[Saved data entries]
=== Section Start ===
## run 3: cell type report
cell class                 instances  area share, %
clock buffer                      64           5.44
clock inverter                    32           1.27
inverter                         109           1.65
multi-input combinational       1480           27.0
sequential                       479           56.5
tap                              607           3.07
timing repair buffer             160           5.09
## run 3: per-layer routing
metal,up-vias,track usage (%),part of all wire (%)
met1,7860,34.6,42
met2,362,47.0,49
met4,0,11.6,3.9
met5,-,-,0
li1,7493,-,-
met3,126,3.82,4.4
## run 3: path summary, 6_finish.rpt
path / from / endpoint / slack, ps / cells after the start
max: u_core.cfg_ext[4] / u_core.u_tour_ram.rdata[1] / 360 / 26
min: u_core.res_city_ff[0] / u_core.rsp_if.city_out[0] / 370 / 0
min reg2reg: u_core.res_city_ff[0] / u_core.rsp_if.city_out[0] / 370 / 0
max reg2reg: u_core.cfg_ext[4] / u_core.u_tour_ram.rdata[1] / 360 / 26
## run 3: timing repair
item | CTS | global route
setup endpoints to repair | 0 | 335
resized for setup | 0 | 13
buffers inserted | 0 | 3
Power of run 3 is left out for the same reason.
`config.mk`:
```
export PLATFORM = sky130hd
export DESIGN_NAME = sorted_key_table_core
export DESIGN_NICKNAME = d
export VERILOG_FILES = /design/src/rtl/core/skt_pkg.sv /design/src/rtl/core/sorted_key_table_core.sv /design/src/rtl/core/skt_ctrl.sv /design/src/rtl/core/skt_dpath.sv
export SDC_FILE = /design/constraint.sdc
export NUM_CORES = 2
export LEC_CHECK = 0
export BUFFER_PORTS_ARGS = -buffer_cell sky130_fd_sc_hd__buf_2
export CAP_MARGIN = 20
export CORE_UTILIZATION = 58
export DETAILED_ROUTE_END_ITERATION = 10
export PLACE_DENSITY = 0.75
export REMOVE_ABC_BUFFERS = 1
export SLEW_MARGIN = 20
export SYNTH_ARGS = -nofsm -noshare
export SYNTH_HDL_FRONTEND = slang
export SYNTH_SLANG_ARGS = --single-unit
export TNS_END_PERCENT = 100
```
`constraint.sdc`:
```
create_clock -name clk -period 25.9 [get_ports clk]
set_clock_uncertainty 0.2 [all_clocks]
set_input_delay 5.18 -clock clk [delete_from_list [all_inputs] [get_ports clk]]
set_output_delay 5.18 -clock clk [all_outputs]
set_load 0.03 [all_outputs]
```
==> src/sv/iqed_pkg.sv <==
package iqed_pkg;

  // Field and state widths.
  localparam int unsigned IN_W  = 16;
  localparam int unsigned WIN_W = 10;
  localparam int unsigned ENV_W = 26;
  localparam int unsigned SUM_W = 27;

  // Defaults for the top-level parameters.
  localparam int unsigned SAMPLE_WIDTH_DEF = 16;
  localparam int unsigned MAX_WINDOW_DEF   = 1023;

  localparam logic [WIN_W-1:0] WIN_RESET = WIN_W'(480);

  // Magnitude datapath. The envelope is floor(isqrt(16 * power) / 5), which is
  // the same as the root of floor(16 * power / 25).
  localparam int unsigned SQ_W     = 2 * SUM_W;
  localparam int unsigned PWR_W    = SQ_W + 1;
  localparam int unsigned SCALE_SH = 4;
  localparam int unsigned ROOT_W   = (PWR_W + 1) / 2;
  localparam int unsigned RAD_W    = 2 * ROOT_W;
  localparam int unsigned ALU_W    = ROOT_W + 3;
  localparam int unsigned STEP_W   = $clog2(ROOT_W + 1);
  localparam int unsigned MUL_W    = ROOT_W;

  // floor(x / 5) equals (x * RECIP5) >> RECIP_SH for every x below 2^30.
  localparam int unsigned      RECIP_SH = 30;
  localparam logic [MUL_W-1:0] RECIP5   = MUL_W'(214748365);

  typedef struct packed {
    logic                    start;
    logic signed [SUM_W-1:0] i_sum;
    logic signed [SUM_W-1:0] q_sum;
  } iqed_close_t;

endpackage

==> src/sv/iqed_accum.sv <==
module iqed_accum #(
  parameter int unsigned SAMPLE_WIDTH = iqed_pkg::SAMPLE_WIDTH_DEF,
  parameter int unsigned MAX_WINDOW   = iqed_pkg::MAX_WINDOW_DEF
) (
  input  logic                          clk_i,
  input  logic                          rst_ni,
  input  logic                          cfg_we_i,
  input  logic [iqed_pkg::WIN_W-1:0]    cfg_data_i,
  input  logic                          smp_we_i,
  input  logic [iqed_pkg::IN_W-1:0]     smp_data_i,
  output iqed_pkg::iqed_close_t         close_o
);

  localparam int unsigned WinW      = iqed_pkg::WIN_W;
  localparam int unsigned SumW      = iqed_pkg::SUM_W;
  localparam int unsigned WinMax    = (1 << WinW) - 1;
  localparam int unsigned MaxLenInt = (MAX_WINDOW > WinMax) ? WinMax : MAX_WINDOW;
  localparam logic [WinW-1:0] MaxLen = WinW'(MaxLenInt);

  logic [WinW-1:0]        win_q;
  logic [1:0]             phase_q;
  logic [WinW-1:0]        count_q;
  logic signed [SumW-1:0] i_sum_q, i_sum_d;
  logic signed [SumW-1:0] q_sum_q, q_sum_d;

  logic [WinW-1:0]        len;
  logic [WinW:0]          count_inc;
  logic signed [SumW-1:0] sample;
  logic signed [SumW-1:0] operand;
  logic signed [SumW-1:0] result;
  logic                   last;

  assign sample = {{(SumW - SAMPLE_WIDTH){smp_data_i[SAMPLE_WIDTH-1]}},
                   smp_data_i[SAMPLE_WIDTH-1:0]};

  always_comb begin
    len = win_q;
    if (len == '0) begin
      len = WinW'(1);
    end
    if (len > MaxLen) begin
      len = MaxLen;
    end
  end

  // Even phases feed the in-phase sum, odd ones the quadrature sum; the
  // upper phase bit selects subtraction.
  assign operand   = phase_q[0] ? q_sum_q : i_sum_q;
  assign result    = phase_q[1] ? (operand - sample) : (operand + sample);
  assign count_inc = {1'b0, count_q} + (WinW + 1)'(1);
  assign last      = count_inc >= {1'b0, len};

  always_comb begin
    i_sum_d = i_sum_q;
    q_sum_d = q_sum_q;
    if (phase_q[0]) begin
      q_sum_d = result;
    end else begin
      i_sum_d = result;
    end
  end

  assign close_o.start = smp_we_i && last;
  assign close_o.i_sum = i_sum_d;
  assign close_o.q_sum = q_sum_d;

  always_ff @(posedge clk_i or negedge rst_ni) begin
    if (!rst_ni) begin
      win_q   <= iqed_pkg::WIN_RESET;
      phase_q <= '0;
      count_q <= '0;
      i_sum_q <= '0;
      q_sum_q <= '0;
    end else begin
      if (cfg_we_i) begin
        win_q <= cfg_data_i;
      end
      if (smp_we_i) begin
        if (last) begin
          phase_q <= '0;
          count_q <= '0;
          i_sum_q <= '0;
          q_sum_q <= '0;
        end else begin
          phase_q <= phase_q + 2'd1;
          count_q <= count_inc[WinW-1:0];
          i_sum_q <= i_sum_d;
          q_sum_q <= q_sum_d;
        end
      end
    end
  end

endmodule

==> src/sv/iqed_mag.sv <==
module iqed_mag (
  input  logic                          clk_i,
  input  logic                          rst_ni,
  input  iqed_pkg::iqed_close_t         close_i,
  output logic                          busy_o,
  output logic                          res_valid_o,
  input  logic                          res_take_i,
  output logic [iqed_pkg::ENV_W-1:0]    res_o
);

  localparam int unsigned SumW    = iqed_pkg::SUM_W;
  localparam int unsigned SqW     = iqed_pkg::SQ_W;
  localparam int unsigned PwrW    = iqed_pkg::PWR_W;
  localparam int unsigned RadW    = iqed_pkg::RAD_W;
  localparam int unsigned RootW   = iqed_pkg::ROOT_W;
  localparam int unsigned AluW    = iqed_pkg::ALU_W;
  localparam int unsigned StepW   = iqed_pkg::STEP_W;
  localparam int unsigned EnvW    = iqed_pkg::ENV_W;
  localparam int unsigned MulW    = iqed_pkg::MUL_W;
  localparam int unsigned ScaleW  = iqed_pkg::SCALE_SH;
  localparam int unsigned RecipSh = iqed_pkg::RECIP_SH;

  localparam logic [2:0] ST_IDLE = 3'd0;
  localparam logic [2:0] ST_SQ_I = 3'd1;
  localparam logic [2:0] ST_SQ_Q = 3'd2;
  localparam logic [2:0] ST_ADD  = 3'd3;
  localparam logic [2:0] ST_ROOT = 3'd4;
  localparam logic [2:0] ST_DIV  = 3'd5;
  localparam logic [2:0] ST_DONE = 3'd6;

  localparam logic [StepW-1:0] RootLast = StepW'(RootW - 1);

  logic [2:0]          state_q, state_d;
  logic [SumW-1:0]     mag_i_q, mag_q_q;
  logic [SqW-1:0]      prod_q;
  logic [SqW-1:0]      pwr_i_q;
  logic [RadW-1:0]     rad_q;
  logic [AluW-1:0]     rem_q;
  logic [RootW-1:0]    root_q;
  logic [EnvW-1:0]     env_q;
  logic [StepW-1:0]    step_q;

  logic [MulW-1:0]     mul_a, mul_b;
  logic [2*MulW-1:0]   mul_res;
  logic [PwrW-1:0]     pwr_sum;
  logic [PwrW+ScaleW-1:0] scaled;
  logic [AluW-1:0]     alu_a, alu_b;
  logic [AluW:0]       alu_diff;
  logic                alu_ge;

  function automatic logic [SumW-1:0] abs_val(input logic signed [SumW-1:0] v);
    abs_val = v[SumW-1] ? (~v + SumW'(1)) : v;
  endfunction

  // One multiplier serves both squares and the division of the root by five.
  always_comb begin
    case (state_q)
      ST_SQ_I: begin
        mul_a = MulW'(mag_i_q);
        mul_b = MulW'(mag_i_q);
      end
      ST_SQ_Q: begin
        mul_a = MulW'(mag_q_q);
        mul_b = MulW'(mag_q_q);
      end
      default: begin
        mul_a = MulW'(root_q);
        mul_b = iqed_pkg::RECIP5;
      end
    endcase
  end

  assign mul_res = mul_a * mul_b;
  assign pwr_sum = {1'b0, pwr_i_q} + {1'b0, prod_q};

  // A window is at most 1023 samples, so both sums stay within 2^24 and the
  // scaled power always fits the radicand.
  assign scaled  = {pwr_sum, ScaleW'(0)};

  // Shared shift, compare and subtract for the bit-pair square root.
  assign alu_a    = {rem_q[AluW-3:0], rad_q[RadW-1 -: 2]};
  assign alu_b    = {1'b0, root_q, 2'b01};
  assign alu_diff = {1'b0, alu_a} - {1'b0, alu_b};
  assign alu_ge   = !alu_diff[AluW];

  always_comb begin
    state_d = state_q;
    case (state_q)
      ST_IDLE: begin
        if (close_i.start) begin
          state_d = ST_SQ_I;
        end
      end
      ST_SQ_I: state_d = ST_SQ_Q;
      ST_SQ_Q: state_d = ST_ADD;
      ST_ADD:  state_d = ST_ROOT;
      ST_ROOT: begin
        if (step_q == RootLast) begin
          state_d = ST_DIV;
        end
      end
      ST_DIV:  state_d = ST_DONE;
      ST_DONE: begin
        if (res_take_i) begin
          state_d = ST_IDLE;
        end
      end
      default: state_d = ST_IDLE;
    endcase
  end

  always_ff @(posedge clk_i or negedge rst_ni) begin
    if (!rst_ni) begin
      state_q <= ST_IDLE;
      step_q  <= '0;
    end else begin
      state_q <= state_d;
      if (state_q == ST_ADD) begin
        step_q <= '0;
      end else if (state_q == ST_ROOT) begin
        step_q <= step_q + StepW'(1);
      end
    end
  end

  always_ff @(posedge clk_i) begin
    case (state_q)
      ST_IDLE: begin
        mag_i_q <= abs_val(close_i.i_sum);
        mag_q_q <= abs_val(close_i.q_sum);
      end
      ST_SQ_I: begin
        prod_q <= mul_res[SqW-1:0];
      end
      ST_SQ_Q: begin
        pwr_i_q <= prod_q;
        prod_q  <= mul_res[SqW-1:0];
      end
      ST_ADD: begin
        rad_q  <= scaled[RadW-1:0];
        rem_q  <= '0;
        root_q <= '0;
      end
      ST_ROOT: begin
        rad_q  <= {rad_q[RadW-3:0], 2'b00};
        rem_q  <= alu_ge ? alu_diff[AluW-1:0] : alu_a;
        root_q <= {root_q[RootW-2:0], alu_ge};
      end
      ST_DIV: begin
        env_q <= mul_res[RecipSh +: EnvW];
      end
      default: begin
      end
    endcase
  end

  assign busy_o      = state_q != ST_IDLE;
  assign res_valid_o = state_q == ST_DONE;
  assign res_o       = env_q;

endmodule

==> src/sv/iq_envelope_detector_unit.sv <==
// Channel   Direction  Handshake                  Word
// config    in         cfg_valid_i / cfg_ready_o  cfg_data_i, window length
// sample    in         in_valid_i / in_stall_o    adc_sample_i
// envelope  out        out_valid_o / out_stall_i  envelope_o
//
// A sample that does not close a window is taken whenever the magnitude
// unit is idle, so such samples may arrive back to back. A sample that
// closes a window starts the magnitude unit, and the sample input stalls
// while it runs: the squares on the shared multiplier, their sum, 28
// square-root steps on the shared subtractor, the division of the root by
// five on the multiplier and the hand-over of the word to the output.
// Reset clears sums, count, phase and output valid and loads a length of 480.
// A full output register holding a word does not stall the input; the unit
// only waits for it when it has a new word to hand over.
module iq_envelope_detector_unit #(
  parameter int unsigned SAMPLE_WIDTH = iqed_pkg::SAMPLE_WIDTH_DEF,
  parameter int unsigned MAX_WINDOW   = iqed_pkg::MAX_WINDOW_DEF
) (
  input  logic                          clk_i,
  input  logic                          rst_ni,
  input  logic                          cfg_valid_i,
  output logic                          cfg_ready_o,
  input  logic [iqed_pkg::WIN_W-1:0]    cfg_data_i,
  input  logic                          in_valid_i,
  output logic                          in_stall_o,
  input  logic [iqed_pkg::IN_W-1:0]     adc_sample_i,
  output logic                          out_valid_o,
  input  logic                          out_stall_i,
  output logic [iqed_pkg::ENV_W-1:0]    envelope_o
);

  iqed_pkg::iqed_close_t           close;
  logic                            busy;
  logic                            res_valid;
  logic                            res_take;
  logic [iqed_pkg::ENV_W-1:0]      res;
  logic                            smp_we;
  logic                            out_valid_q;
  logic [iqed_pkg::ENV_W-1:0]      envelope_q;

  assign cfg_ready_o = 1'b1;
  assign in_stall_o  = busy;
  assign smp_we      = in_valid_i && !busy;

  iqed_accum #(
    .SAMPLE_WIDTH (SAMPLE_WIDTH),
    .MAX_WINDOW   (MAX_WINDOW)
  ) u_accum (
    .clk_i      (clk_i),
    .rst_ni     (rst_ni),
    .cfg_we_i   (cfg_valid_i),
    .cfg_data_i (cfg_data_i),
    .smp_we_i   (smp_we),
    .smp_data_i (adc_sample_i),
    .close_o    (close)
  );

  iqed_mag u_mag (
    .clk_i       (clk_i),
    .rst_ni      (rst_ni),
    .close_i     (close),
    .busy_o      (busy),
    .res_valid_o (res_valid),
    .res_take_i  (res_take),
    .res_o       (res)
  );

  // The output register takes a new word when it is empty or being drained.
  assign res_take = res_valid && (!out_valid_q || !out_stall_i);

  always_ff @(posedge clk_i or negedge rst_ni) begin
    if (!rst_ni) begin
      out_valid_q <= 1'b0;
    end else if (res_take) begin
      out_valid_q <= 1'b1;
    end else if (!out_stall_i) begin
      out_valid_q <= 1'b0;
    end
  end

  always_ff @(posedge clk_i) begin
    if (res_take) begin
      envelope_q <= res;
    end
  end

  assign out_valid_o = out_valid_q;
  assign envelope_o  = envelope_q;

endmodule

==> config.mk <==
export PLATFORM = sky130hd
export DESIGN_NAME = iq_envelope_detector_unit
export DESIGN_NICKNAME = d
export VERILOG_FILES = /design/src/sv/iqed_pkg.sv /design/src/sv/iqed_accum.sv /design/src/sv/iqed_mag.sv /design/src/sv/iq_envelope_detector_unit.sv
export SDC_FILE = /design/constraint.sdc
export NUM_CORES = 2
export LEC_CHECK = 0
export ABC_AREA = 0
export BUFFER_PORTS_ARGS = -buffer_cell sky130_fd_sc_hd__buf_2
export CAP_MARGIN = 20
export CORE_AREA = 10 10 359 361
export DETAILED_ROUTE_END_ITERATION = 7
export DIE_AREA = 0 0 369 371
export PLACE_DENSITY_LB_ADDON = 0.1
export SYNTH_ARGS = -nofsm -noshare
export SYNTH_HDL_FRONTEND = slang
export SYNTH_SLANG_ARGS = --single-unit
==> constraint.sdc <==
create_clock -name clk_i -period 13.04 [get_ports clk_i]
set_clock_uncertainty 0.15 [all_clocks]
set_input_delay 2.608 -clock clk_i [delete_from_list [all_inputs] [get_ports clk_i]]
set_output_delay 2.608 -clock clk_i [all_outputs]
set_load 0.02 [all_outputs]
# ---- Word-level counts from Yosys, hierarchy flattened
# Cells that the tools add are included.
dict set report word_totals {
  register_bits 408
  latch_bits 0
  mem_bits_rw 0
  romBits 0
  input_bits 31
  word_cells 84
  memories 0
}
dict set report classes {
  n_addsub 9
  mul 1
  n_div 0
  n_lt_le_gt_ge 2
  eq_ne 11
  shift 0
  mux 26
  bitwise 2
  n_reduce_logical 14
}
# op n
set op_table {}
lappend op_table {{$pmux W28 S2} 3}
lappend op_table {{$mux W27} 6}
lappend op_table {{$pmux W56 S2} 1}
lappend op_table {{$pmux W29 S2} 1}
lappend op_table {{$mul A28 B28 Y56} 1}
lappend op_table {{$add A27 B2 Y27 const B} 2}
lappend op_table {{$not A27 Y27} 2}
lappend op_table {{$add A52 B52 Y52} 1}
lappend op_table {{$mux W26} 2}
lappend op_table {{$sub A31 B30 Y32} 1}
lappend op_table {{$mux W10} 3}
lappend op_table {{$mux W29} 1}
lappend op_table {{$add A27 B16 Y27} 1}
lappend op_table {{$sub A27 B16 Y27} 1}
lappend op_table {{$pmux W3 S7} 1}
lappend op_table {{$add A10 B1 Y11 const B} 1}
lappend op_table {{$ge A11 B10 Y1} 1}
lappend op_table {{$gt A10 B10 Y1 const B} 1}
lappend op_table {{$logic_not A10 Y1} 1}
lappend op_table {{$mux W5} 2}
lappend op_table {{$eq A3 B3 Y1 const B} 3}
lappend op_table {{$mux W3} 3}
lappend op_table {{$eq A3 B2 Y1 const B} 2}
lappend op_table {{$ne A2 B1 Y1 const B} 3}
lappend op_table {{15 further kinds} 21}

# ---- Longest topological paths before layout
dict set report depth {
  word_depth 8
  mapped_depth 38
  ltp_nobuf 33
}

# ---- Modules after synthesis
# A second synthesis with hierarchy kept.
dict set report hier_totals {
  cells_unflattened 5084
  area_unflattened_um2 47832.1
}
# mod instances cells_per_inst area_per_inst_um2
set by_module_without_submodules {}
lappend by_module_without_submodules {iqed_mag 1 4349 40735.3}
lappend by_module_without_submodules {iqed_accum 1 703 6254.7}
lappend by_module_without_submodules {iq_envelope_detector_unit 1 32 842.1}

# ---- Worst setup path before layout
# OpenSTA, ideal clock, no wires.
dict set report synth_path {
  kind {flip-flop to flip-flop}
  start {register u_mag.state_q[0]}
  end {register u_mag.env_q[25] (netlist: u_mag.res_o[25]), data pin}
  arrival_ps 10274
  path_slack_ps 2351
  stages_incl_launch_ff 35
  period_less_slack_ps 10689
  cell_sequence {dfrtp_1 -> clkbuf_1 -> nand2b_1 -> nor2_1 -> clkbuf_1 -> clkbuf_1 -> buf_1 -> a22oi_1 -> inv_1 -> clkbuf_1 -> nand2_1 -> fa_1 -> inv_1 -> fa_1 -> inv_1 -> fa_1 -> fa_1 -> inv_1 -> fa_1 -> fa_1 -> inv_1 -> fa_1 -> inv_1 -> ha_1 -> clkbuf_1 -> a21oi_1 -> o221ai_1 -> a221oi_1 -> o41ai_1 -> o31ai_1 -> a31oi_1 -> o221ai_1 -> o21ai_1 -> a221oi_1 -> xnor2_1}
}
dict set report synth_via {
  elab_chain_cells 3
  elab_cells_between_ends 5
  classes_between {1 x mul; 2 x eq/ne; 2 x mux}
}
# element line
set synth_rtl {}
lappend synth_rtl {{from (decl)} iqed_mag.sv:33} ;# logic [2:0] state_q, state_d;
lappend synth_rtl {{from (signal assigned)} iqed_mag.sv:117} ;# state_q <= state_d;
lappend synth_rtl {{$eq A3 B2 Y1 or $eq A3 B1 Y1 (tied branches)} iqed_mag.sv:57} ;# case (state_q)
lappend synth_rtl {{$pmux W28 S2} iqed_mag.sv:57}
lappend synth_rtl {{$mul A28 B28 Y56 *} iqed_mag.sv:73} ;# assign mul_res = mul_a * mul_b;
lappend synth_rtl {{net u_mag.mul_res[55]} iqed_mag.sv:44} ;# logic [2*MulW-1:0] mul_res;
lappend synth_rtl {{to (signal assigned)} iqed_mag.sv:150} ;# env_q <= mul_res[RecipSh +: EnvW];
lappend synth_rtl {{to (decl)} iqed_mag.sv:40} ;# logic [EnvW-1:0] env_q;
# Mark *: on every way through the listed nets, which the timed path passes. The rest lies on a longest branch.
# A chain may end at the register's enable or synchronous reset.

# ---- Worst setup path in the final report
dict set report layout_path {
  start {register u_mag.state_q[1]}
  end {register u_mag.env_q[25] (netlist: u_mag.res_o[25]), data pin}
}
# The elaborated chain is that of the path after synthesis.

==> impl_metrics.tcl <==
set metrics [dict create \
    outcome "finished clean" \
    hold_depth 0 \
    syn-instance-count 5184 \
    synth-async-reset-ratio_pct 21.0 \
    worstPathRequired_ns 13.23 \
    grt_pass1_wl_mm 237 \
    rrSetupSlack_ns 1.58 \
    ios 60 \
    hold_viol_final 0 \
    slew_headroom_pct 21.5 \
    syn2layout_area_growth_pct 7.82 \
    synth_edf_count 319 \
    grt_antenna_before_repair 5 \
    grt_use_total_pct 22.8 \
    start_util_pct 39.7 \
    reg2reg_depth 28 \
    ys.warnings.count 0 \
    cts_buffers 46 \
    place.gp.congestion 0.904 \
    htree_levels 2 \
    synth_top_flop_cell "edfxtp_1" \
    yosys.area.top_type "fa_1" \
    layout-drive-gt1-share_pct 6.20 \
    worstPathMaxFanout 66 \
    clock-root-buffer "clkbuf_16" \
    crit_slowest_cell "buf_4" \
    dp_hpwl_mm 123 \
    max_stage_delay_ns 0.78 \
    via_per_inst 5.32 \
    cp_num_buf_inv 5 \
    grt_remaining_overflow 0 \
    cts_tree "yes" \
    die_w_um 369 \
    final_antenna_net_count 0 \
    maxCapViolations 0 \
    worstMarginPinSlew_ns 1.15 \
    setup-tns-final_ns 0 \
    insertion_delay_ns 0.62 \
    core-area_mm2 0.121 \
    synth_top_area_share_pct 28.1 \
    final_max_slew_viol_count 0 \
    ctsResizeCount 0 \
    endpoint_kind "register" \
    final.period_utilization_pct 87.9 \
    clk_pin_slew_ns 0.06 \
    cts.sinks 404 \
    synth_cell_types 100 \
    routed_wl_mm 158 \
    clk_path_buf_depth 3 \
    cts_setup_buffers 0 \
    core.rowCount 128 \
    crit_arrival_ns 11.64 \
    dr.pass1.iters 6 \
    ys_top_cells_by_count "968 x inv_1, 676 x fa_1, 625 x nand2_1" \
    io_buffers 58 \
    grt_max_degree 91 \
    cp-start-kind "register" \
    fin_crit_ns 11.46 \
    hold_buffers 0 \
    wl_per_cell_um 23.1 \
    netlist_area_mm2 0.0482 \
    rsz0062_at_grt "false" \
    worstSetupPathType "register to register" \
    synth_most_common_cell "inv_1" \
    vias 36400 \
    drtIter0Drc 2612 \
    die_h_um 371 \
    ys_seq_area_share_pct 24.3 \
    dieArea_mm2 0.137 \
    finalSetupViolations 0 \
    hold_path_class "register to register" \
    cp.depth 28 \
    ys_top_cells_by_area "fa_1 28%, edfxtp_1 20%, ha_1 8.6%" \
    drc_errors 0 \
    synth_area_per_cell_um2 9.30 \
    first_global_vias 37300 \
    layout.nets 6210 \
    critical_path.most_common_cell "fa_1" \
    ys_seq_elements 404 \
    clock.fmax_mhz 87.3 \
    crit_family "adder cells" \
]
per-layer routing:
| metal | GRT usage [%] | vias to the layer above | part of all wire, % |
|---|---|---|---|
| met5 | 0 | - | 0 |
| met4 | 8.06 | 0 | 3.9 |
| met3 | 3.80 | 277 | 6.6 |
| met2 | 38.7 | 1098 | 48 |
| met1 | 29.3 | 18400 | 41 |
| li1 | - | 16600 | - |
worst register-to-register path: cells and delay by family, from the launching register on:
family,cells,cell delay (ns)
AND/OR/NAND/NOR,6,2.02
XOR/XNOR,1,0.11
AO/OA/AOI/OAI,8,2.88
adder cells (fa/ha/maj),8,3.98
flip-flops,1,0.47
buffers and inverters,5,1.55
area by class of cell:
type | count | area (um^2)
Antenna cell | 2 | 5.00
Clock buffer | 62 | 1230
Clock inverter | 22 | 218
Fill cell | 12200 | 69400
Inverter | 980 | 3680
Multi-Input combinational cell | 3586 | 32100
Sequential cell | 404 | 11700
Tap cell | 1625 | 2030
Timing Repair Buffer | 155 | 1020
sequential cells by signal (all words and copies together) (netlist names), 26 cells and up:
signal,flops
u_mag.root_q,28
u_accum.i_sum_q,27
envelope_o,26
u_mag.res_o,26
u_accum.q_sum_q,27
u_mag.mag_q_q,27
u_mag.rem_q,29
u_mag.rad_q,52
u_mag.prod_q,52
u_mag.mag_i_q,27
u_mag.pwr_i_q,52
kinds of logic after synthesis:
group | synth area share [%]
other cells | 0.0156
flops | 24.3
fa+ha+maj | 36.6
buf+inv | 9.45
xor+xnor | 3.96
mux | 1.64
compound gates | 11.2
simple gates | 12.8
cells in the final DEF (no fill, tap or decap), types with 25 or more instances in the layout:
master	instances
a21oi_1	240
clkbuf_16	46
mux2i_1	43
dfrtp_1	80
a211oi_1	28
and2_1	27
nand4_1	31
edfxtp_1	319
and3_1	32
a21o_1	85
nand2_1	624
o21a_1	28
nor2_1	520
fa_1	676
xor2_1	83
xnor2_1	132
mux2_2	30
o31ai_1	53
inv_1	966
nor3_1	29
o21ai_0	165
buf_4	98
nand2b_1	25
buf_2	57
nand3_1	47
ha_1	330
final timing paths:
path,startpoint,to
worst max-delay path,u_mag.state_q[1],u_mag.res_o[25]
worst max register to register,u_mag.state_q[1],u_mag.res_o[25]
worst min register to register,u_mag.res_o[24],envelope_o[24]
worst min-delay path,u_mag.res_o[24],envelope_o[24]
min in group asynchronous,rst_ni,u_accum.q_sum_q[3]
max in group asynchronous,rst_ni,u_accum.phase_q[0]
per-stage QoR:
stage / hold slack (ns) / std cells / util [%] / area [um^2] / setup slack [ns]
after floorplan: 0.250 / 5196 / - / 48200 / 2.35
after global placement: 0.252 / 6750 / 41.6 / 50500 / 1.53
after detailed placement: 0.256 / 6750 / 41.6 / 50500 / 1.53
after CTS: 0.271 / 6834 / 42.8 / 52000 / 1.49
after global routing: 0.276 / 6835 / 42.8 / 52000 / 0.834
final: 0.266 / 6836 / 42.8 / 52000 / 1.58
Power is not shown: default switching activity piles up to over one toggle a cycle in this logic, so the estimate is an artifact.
=== Section End ===
Task description =>
Among the entries above, copy exactly only the lines starting with the one containing "mag_i_q <= abs_val(close_i.i_sum);" and going through the one containing "subtractor, the division of the root by", both ends included.

Output for this exercise =>
        mag_i_q <= abs_val(close_i.i_sum);
        mag_q_q <= abs_val(close_i.q_sum);
      end
      ST_SQ_I: begin
        prod_q <= mul_res[SqW-1:0];
      end
      ST_SQ_Q: begin
        pwr_i_q <= prod_q;
        prod_q  <= mul_res[SqW-1:0];
      end
      ST_ADD: begin
        rad_q  <= scaled[RadW-1:0];
        rem_q  <= '0;
        root_q <= '0;
      end
      ST_ROOT: begin
        rad_q  <= {rad_q[RadW-3:0], 2'b00};
        rem_q  <= alu_ge ? alu_diff[AluW-1:0] : alu_a;
        root_q <= {root_q[RootW-2:0], alu_ge};
      end
      ST_DIV: begin
        env_q <= mul_res[RecipSh +: EnvW];
      end
      default: begin
      end
    endcase
  end

  assign busy_o      = state_q != ST_IDLE;
  assign res_valid_o = state_q == ST_DONE;
  assign res_o       = env_q;

endmodule

==> src/sv/iq_envelope_detector_unit.sv <==
// Channel   Direction  Handshake                  Word
// config    in         cfg_valid_i / cfg_ready_o  cfg_data_i, window length
// sample    in         in_valid_i / in_stall_o    adc_sample_i
// envelope  out        out_valid_o / out_stall_i  envelope_o
//
// A sample that does not close a window is taken whenever the magnitude
// unit is idle, so such samples may arrive back to back. A sample that
// closes a window starts the magnitude unit, and the sample input stalls
// while it runs: the squares on the shared multiplier, their sum, 28
// square-root steps on the shared subtractor, the division of the root by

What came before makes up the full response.